Stuff Goes Bad:Erlang In Anger



There are a lot of different ways in which process memory can grow. Most interesting cases will be related to a few common cases: process leaks (as in, you’re leaking processes), specific processes leaking their memory, and so on. It’s possible there’s more than one cause, so multiple metrics are worth investigating. Note that the process count itself is skipped and has been covered before.


Is the global process count indicative of a leak? If so, you may need to investigate unlinked processes, or peek inside supervisors’ children lists to see what may be weird-looking.
 Finding unlinked (and unmonitored) processes is easy to do with a few basic commands:


1> [P || P <- processes(),
[{_,Ls},{_,Ms}] <- [process_info(P, [links,monitors])],
[]==Ls, []==Ms].
This will return a list of processes with neither.
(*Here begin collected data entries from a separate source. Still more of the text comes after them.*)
From an optimization exercise on the open Yosys and OpenROAD flow, aimed at small area and few clock cycles; shortcuts taken in it are not production practice. Function was checked by simulation only, so behaviour that the tests miss may differ from the original. Power is estimated from default activity; no workload was simulated.

==> inputs of harbor <==
==> flow/design.v <==
`timescale 1ns/100ps
module rwt_tag_insert #(
  parameter DWIDTH = 64,
  parameter TYPE_WIDTH = 7
)(
  input                  clk,
  input                  aresetn,
  input                  use_tags,
  input [DWIDTH-1:0]     tag_escape,
  output                 s_axi_ready,
  input                  s_axi_valid,
  input [DWIDTH-1:0]     s_axi_data,
  input                  s_axi_tag_valid,
  input [TYPE_WIDTH-1:0] s_axi_tag_type,
  input                  s_axi_last,
  input                  m_axi_ready,
  output                 m_axi_valid,
  output [DWIDTH-1:0]    m_axi_data,
  output                 m_axi_last);
  localparam TAG_WIDTH = DWIDTH - 1 - TYPE_WIDTH;
  reg [1:0]        q_v;       
  reg [1:0]        q_t;       
  reg [1:0]        q_x;       
  reg [1:0]        q_p;       
  reg [1:0]        q_l;       
  reg [DWIDTH-1:0] q_d0;
  reg [DWIDTH-1:0] q_d1;
  reg              rp;        
  reg              wp;        
  reg              prev_tag;  
  wire h_v = rp ? q_v[1] : q_v[0];
  wire h_t = rp ? q_t[1] : q_t[0];
  wire h_x = rp ? q_x[1] : q_x[0];
  wire h_p = rp ? q_p[1] : q_p[0];
  wire h_l = rp ? q_l[1] : q_l[0];
  wire [DWIDTH-1:0] h_d = rp ? q_d1 : q_d0;
  wire n_v = rp ? q_v[0] : q_v[1];
  wire n_t = rp ? q_t[0] : q_t[1];
  wire out_valid = h_v & (~h_t | n_v);
  wire take_out = out_valid & m_axi_ready;
  wire deq = take_out & ~h_p;
  wire w_v = wp ? q_v[1] : q_v[0];
  wire in_ready = ~w_v | deq;
  wire take_in = s_axi_valid & in_ready;
  wire in_t = use_tags & s_axi_tag_valid;
  wire in_x = use_tags & ~s_axi_tag_valid & (s_axi_data == tag_escape);
  wire [DWIDTH-1:0] in_d = in_t ?
    {s_axi_data[DWIDTH-1], s_axi_tag_type, s_axi_data[TAG_WIDTH-1:0]} : s_axi_data;
  reg [DWIDTH-1:0] o_d;
  reg              o_l;
  always @(*) begin
    if (h_p) begin
      o_d = tag_escape;
      o_l = 1'b0;
    end else if (h_x) begin
      o_d = {DWIDTH{1'b0}};
      o_l = h_l;
    end else if (h_t) begin
      o_d = {n_t, h_d[DWIDTH-2:0]};
      o_l = h_l & ~n_t;
    end else begin
      o_d = h_d;
      o_l = h_l;
    end
  end
  assign s_axi_ready = in_ready;
  assign m_axi_valid = out_valid;
  assign m_axi_data = o_d;
  assign m_axi_last = o_l;
  always @(posedge clk) begin
    if (take_in & ~wp)
      q_d0 <= in_d;
    if (take_in & wp)
      q_d1 <= in_d;
  end
  always @(posedge clk) begin
    if (aresetn == 1'b0) begin
      q_v <= 2'b00;
      rp <= 1'b0;
      wp <= 1'b0;
      prev_tag <= 1'b0;
    end else begin
      if (take_out) begin
        if (h_p) begin
          q_p[rp] <= 1'b0;
        end else begin
          q_v[rp] <= 1'b0;
          rp <= ~rp;
        end
      end
      if (take_in) begin
        q_v[wp] <= 1'b1;
        q_t[wp] <= in_t;
        q_x[wp] <= in_x;
        q_p[wp] <= in_x | (in_t & ~prev_tag);
        q_l[wp] <= s_axi_last;
        wp <= ~wp;
        prev_tag <= in_t;
      end
    end
  end
endmodule
==> flow/run.sh <==
#!/bin/bash
# synth_recipe.tcl (not shown) runs the flow's synth.tcl, then flattens the netlist and writes it again
# the make line also repeats each setting of config.mk as NAME=value (left out here)
make -C /OpenROAD-flow-scripts/flow DESIGN_CONFIG=/design/flow/config.mk WORK_HOME=/design/flow/orfs CLKGATE_MAP_FILE= SYNTH_SCRIPT=/design/flow/synth_recipe.tcl finish
==> flow/config.mk <==
export PLATFORM = sky130hd
export DESIGN_NAME = rwt_tag_insert
export DESIGN_NICKNAME = rwt_tag_insert
export VERILOG_FILES = /design/flow/design.v
export SDC_FILE = /design/flow/constraint.sdc
export NUM_CORES = 4
export LEC_CHECK = 0
export CAP_MARGIN = 20
export CORE_MARGIN = 2
export CORE_UTILIZATION = 40
export PLACE_DENSITY = 0.6
export SLEW_MARGIN = 20
==> flow/constraint.sdc <==
create_clock -name core_clock -period 4.0 [get_ports {clk}]
set_input_delay 0.8000 -clock core_clock [delete_from_list [all_inputs] [get_ports {clk}]]
set_output_delay 0.8000 -clock core_clock [all_outputs]
set_load 0.01 [all_outputs]
==> delta (differences from harbor) <==
==> flow/design.v, changed modules only <==
module rwt_tag_insert #(
  parameter DWIDTH = 64,
  parameter TYPE_WIDTH = 7
)(
  input                  clk,
  input                  aresetn,
  input                  use_tags,
  input [DWIDTH-1:0]     tag_escape,
  output                 s_axi_ready,
  input                  s_axi_valid,
  input [DWIDTH-1:0]     s_axi_data,
  input                  s_axi_tag_valid,
  input [TYPE_WIDTH-1:0] s_axi_tag_type,
  input                  s_axi_last,
  input                  m_axi_ready,
  output                 m_axi_valid,
  output [DWIDTH-1:0]    m_axi_data,
  output                 m_axi_last);
  localparam TAG_WIDTH = DWIDTH - 1 - TYPE_WIDTH;
  reg              h_v;       
  reg              h_t;       
  reg              h_x;       
  reg              h_p;       
  reg              h_l;       
  reg [DWIDTH-1:0] h_d;
  reg              t_v;
  reg              t_t;
  reg              t_x;
  reg              t_p;
  reg              t_l;
  reg [DWIDTH-1:0] t_d;
  reg              prev_tag;  
  wire out_valid = h_v & (~h_t | t_v);
  wire take_out = out_valid & m_axi_ready;
  wire deq = take_out & ~h_p;
  wire in_ready = ~t_v | deq;
  wire take_in = s_axi_valid & in_ready;
  wire in_to_h = ~h_v | (deq & ~t_v);
  wire in_t = use_tags & s_axi_tag_valid;
  wire in_x = use_tags & ~s_axi_tag_valid & (s_axi_data == tag_escape);
  wire in_p = in_x | (in_t & ~prev_tag);
  wire [DWIDTH-1:0] in_d = in_t ?
    {s_axi_data[DWIDTH-1], s_axi_tag_type, s_axi_data[TAG_WIDTH-1:0]} : s_axi_data;
  reg [DWIDTH-1:0] o_d;
  reg              o_l;
  always @(*) begin
    if (h_p) begin
      o_d = tag_escape;
      o_l = 1'b0;
    end else if (h_x) begin
      o_d = {DWIDTH{1'b0}};
      o_l = h_l;
    end else if (h_t) begin
      o_d = {t_t, h_d[DWIDTH-2:0]};
      o_l = h_l & ~t_t;
    end else begin
      o_d = h_d;
      o_l = h_l;
    end
  end
  assign s_axi_ready = in_ready;
  assign m_axi_valid = out_valid;
  assign m_axi_data = o_d;
  assign m_axi_last = o_l;
  always @(posedge clk) begin
    if (deq & t_v)
      h_d <= t_d;
    else if (take_in & in_to_h)
      h_d <= in_d;
    if (take_in & ~in_to_h)
      t_d <= in_d;
  end
  always @(posedge clk) begin
    if (take_out & h_p)
      h_p <= 1'b0;
    if (deq & t_v) begin
      h_t <= t_t;
      h_x <= t_x;
      h_p <= t_p;
      h_l <= t_l;
    end else if (take_in & in_to_h) begin
      h_t <= in_t;
      h_x <= in_x;
      h_p <= in_p;
      h_l <= s_axi_last;
    end
    if (take_in & ~in_to_h) begin
      t_t <= in_t;
      t_x <= in_x;
      t_p <= in_p;
      t_l <= s_axi_last;
    end
  end
  always @(posedge clk) begin
    if (aresetn == 1'b0) begin
      h_v <= 1'b0;
      t_v <= 1'b0;
      prev_tag <= 1'b0;
    end else begin
      if (deq)
        h_v <= t_v | take_in;
      else if (take_in)
        h_v <= 1'b1;
      if (deq)
        t_v <= t_v & take_in;
      else if (take_in & h_v)
        t_v <= 1'b1;
      if (take_in)
        prev_tag <= in_t;
    end
  end
endmodule
==> flow/flow/run.sh (new file) <==
#!/bin/bash
# The standard layout (standard.sh: the ORFS flow with its standard synthesis), with two
# changes: the port buffers are the smallest buffer, and clock tree synthesis uses clkbuf_4
# buffers without dummy loads. Each ORFS step logs to orfs/logs/; make's output goes to make.log.
set -euo pipefail
bash standard.sh finish \
  "BUFFER_PORTS_ARGS=-buffer_cell sky130_fd_sc_hd__buf_1" \
  "CTS_ARGS=-sink_clustering_enable -repair_clock_nets -buf_list sky130_fd_sc_hd__clkbuf_4 -dont_use_dummy_load" \
  > make.log 2>&1
==> flow/standard.sh (new file) <==
#!/bin/bash
# synth_recipe.tcl (not shown) runs the flow's synth.tcl, then flattens the netlist and writes it again
# the make line also repeats each setting of config.mk as NAME=value (left out here)
make -C /OpenROAD-flow-scripts/flow DESIGN_CONFIG=/design/flow/config.mk WORK_HOME=/design/flow/orfs CLKGATE_MAP_FILE= SYNTH_SCRIPT=/design/flow/synth_recipe.tcl "${@:-finish}"
removed: flow/run.sh
==> notes <==
- Against delta, the cell area of harbor is higher by 26%.
- Utilization: harbor is higher than delta (11 points).
- In delta the power is smaller than in harbor, by about 32%.
- In synthesized cell count, delta and harbor hardly differ.
- Non-clock buffer count is the same in harbor and delta.
- In harbor the maximum frequency is lower than in delta, by about 13%.
- Between harbor and delta, the lower count of clock-buffer cells in the layout is in delta (gap 1).
- Flip-flop and latch count: delta is lower than harbor (2).
- In harbor the hold slack is better than in delta, by 0.11 ns.
- Between delta and harbor, the lower routed wire length is in delta (gap about 12%, measured against harbor).
Testbench counts of harbor, summed over its fixed seeds: cycles 29,194.
Testbench counts of delta, summed over its fixed seeds: cycles 29,194.

[separate check: timing with driven ports]
The flow's constraints put no driver on any port. The routed layouts listed below were extracted and timed again, unchanged, in two steps.
Step 1 (the two cells are an assumption about what drives the block):
set clk [get_ports {clk}]
set_driving_cell -lib_cell sky130_fd_sc_hd__clkbuf_16 $clk
set_driving_cell -lib_cell sky130_fd_sc_hd__buf_2 [delete_from_list [all_inputs] $clk]
Step 2, shift: input delay + t, output delay - t, t = (earliest + latest rising clock arrival at the registers) / 2. This alone moves slack from input paths to output paths.
a / b / c = no drivers / after step 1 / after step 2; a / b = the first two.
run | t, ns | setup WS [ns] | latest minus earliest clock arrival (ns)
harbor | 0.454 | 0.270 / 0.228 / 0.682 | 0.010 / 0.010
delta | 0.568 | 0.762 / 0.726 / 1.161 | 0.031 / 0.032
After both steps setup and hold are still met in every run listed.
For supervisors, just fetching supervisor: count_children(SupervisorPid Or Name) and seeing what looks normal can be a good pointer.


Memory Used

The per-process memory model is briefly described in Subsection 7.3.2, but generally speaking, you can find which individual processes use the most memory by looking for their memory attribute. You can look things up either as absolute terms or as a sliding window.
 For memory leaks, unless you’re in a predictable fast increase, absolute values are usually those worth digging into first:

 对于每个进程的的内存模型在章节7.3.2已简明描述过了,但通常来讲,你可以通过查看内存属性得到使用内存最多的那个进程。你可以通过绝对项目(absolute terms)或滑动视窗(sliding window)来查看。  对于内存泄露,首先深挖绝对值(absolute values)对找到问题非常有帮助,除非你处理的是可以预测的快速增长阶段。

1> recon:proc_count(memory, 3).
 Attributes that may be interesting to check other than memory may be any other fields in Subsection 5.2.1, including message_queue_len, but memory will usually encompass all other types.


Garbage Collections

It is very well possible that a process uses lots of memory, but only for short periods of time. For long-lived nodes with a large overhead for operations, this is usually not a problem, but whenever memory starts being scarce, such spiky behaviour might be something you want to get rid of.
Monitoring all garbage collections in real-time from the shell would be costly. Instead, setting up Erlang’s system monitor 7 might be the best way to go at it. Erlang’s system monitor will allow you to track information such as long garbage collection periods and large process heaps, among other things. A monitor can temporarily be set up as follows:


1> erlang:system_monitor().
2> erlang:system_monitor(self(), [{long_gc, 500}]).
3> flush().
Shell got {monitor,<4683.31798.0>,long_gc,
5> erlang:system_monitor(undefined).
6> erlang:system_monitor().
 The first command checks that nothing (or nobody else) is using a system monitor yet — you don’t want to take this away from an existing application or coworker.
 The second command will be notified every time a garbage collection takes over 500 milliseconds. The result is flushed in the third command. Feel free to also check for {large_heap, NumWords} if you want to monitor such sizes. Be careful to start with large values at first if you’re unsure. You don’t want to flood your process’ mailbox with a bunch of heaps that are 1-word large or more, for example.
 Command 5 unsets the system monitor (exiting or killing the monitor process also frees it up), and command 6 validates that everything worked.
 You can then find out if such monitoring messages tend to coincide with the memory increases that seem to result in leaks or overuses, and try to catch culprits before things are too bad. Quickly reacting and digging into the process (possibly with recon:info/1) may help find out what’s wrong with the application.

 第二个命令作用:设置垃圾回收每500ms就通知一下shell,shell得到结果要通过第三个命令刷新一下才能看到。如果你想检测大小,那么可以随时检查{large_heap, NumWords}。如果你不确定,那么就不要在开始时就监测lager values。你肯定也不想你的信箱被大量的大于1-word的堆撑爆吧。
 第五个命令作用:释放system monitory(退出或杀掉你的进程也可以释放),第六个命令作用:验证下一切工作正常。